Spurgeon at the New Park Street Chapel: 365 Sermons
The immutability of God
“I am the Lord, I change not; therefore ye sons of Jacob are not consumed” Malachi 3:6
Suggested Further Reading: Romans 11:33-12:2
It has been said by some that “the proper study of mankind is man.” I will not oppose the idea, but I believe it is equally true that the proper study of God’s elect is God; the proper study of a Christian is the Godhead. The highest science, the loftiest speculation, the mightiest philosophy, which can ever engage the attention of a child of God, is the name, the nature, the person, the work, the doings and the existence of the great God whom he calls his Father. There is something exceedingly improving to the mind in a contemplation of the Divinity. It is a subject so vast, that all our thoughts are lost in its immensity; so deep that our pride is drowned in its infinity. Other subjects we can compass and grapple with; in them we feel a kind of self-content, and go our way with the thought, “Behold I am wise.” But when we come to this master-science, finding that our plumb-line cannot sound its depth, and that our eagle eye cannot see its height, we turn away with the thought, that vain man would be wise, but he is like a wild ass’s colt; and with the solemn exclamation, “I am but of yesterday, and know nothing.” No subject of contemplation will tend more to humble the mind, than thoughts of God.
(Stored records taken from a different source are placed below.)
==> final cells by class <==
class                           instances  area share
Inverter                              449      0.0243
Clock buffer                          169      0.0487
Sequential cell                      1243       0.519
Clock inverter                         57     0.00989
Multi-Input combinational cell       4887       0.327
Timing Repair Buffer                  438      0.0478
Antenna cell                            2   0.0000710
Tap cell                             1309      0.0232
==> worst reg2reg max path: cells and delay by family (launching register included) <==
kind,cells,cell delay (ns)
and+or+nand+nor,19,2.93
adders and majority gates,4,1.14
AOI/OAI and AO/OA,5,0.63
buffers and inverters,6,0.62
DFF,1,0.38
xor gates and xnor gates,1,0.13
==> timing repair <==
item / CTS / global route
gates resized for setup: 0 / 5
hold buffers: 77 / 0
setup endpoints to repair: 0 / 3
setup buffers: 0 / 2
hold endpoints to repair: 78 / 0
## src/rtl/spq_pkg.sv

```systemverilog
// Package for the stable priority queue: entry and control types, sizes.
// No dependencies; used by spq_cell and stable_priority_queue_core.
`timescale 1ns / 1ps
`default_nettype none

package spq_pkg;

    // number of cells in the chain
    localparam int DEPTH = 16;
    // count register holds 0..DEPTH
    localparam int CNT_W = $clog2(DEPTH + 1);
    localparam int OCC_W = 5;

    localparam logic CMD_PUSH = 1'b0;
    localparam logic CMD_POP  = 1'b1;

    typedef struct packed {
        logic [7:0]         prio;
        logic [7:0]         status;
        logic signed [31:0] amt;
        logic [7:0]         sys;
        logic [7:0]         res;
    } entry_t;

    // broadcast to every cell in the accepting cycle
    typedef struct packed {
        logic   push;   // push that fits
        logic   pop;    // pop of a non-empty queue
        entry_t item;   // word being pushed
    } cell_ctl_t;

endpackage

`default_nettype wire

```

## src/rtl/stable_priority_queue_core.sv

```systemverilog
// Top level of the stable priority queue: cell chain, count and result register.
// Depends on spq_pkg and spq_cell.
`timescale 1ns / 1ps
`default_nettype none

// Sorted queue of up to DEPTH events, highest priority at the head, equal
// priorities in arrival order. A command word is taken on any cycle with
// start high; busy never rises, since every cell of the chain compares and
// shifts in the same cycle, so one word per cycle is sustained. Each word
// yields exactly one result, shown on the out_* ports with done high for a
// single cycle, in the cycle after the word was taken. The receiver cannot
// stall: capture the result when done is high. A push to a full queue is
// dropped and reported with refused; a pop of an empty queue returns
// popped low and zero fields. occupancy is the count after the word.
module stable_priority_queue_core (
    input  wire logic        clk,
    input  wire logic        rst_n,
    input  wire logic        start,
    output logic             busy,
    input  wire logic        command,
    input  wire logic [7:0]  priority_req,
    input  wire logic [7:0]  status_code,
    input  wire logic signed [31:0] amount,
    input  wire logic [7:0]  system_id,
    input  wire logic [7:0]  resource_id,
    output logic             done,
    output logic             popped,
    output logic             refused,
    output logic [7:0]       out_priority,
    output logic [7:0]       out_status_code,
    output logic signed [31:0] out_amount,
    output logic [7:0]       out_system_id,
    output logic [7:0]       out_resource_id,
    output logic [spq_pkg::OCC_W-1:0] occupancy
);
    import spq_pkg::*;

    logic [CNT_W-1:0] count_reg;
    logic [CNT_W-1:0] count_next;
    logic             done_reg;
    logic             popped_reg;
    logic             popped_next;
    logic             refused_reg;
    logic             refused_next;
    entry_t           head_reg;
    entry_t           head_next;
    logic [OCC_W-1:0] occ_reg;

    cell_ctl_t        ctl;
    logic             accept;
    logic             full;
    logic             empty;

    entry_t           cell_entry [DEPTH];
    logic             cell_keep  [DEPTH];
    logic             cell_occ   [DEPTH];

    // the whole chain settles in the accepting cycle
    assign busy   = 1'b0;
    assign accept = start;
    assign full   = (count_reg == CNT_W'(DEPTH));
    assign empty  = (count_reg == '0);

    always_comb
    begin
        ctl.item.prio   = priority_req;
        ctl.item.status = status_code;
        ctl.item.amt    = amount;
        ctl.item.sys    = system_id;
        ctl.item.res    = resource_id;
        ctl.push        = accept && (command == CMD_PUSH) && !full;
        ctl.pop         = accept && (command == CMD_POP) && !empty;
    end

    // cell chain: head is cell 0
    for (genvar i = 0; i < DEPTH; i++)
    begin : g_cell
        assign cell_occ[i] = (CNT_W'(i) < count_reg);

        if (i == 0)
        begin : g_head
            if (DEPTH > 1)
            begin : g_more
                spq_cell u_cell (
                    .clk         (clk),
                    .ctl         (ctl),
                    .occupied    (cell_occ[i]),
                    .left_keep   (1'b1),
                    .left_entry  (ctl.item),
                    .right_entry (cell_entry[i+1]),
                    .entry       (cell_entry[i]),
                    .keep        (cell_keep[i])
                );
            end
            else
            begin : g_only
                spq_cell u_cell (
                    .clk         (clk),
                    .ctl         (ctl),
                    .occupied    (cell_occ[i]),
                    .left_keep   (1'b1),
                    .left_entry  (ctl.item),
                    .right_entry (entry_t'('0)),
                    .entry       (cell_entry[i]),
                    .keep        (cell_keep[i])
                );
            end
        end
        else if (i == DEPTH - 1)
        begin : g_tail
            spq_cell u_cell (
                .clk         (clk),
                .ctl         (ctl),
                .occupied    (cell_occ[i]),
                .left_keep   (cell_keep[i-1]),
                .left_entry  (cell_entry[i-1]),
                .right_entry (entry_t'('0)),
                .entry       (cell_entry[i]),
                .keep        (cell_keep[i])
            );
        end
        else
        begin : g_mid
            spq_cell u_cell (
                .clk         (clk),
                .ctl         (ctl),
                .occupied    (cell_occ[i]),
                .left_keep   (cell_keep[i-1]),
                .left_entry  (cell_entry[i-1]),
                .right_entry (cell_entry[i+1]),
                .entry       (cell_entry[i]),
                .keep        (cell_keep[i])
            );
        end
    end

    // result word, formed from the state before the update
    always_comb
    begin
        count_next   = count_reg;
        popped_next  = 1'b0;
        refused_next = 1'b0;
        head_next    = '0;
        if (ctl.push)
            count_next = count_reg + CNT_W'(1);
        if (ctl.pop)
        begin
            count_next  = count_reg - CNT_W'(1);
            popped_next = 1'b1;
            head_next   = cell_entry[0];
        end
        if (accept && (command == CMD_PUSH) && full)
            refused_next = 1'b1;
    end

    always_ff @(posedge clk or negedge rst_n)
    begin
        if (!rst_n)
        begin
            count_reg <= '0;
            done_reg  <= 1'b0;
        end
        else
        begin
            count_reg <= count_next;
            done_reg  <= accept;
        end
    end

    // payload of the result: no reset needed
    always_ff @(posedge clk)
    begin
        if (accept)
        begin
            popped_reg  <= popped_next;
            refused_reg <= refused_next;
            head_reg    <= head_next;
            occ_reg     <= OCC_W'(count_next);
        end
    end

    assign done            = done_reg;
    assign popped          = popped_reg;
    assign refused         = refused_reg;
    assign out_priority    = head_reg.prio;
    assign out_status_code = head_reg.status;
    assign out_amount      = head_reg.amt;
    assign out_system_id   = head_reg.sys;
    assign out_resource_id = head_reg.res;
    assign occupancy       = occ_reg;

endmodule

`default_nettype wire

```

## src/rtl/spq_cell.sv

```systemverilog
// One cell of the sorted chain: holds one entry, compares against the pushed word.
// Depends on spq_pkg.
`timescale 1ns / 1ps
`default_nettype none

module spq_cell (
    input  wire logic             clk,
    input  wire spq_pkg::cell_ctl_t ctl,
    input  wire logic             occupied,   // this cell holds a live entry
    input  wire logic             left_keep,  // left neighbor stays put (tied high at head)
    input  wire spq_pkg::entry_t  left_entry,
    input  wire spq_pkg::entry_t  right_entry,
    output spq_pkg::entry_t       entry,
    output logic                  keep
);
    import spq_pkg::*;

    entry_t entry_reg;
    entry_t entry_next;

    // ties (equal priority) stay ahead of the new word
    assign keep  = occupied && (entry_reg.prio >= ctl.item.prio);
    assign entry = entry_reg;

    always_comb
    begin
        entry_next = entry_reg;
        if (ctl.push)
        begin
            if (keep)
                entry_next = entry_reg;
            else if (left_keep)
                entry_next = ctl.item;
            else
                entry_next = left_entry;
        end
        else if (ctl.pop)
        begin
            entry_next = right_entry;
        end
    end

    always_ff @(posedge clk)
    begin
        entry_reg <= entry_next;
    end

endmodule

`default_nettype wire

```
We shall be obliged to feel:
“Great God, how infinite art thou,
What worthless worms are we!”
But while the subject humbles the mind it also expands it. He who often thinks of God, will have a larger mind than the man who simply plods around this narrow globe.
For meditation: “In the beginning God” (Genesis 1:1) could well describe these opening sentences of Spurgeon’s “New Park Street Pulpit”. But who or what comes first in our thoughts and lives?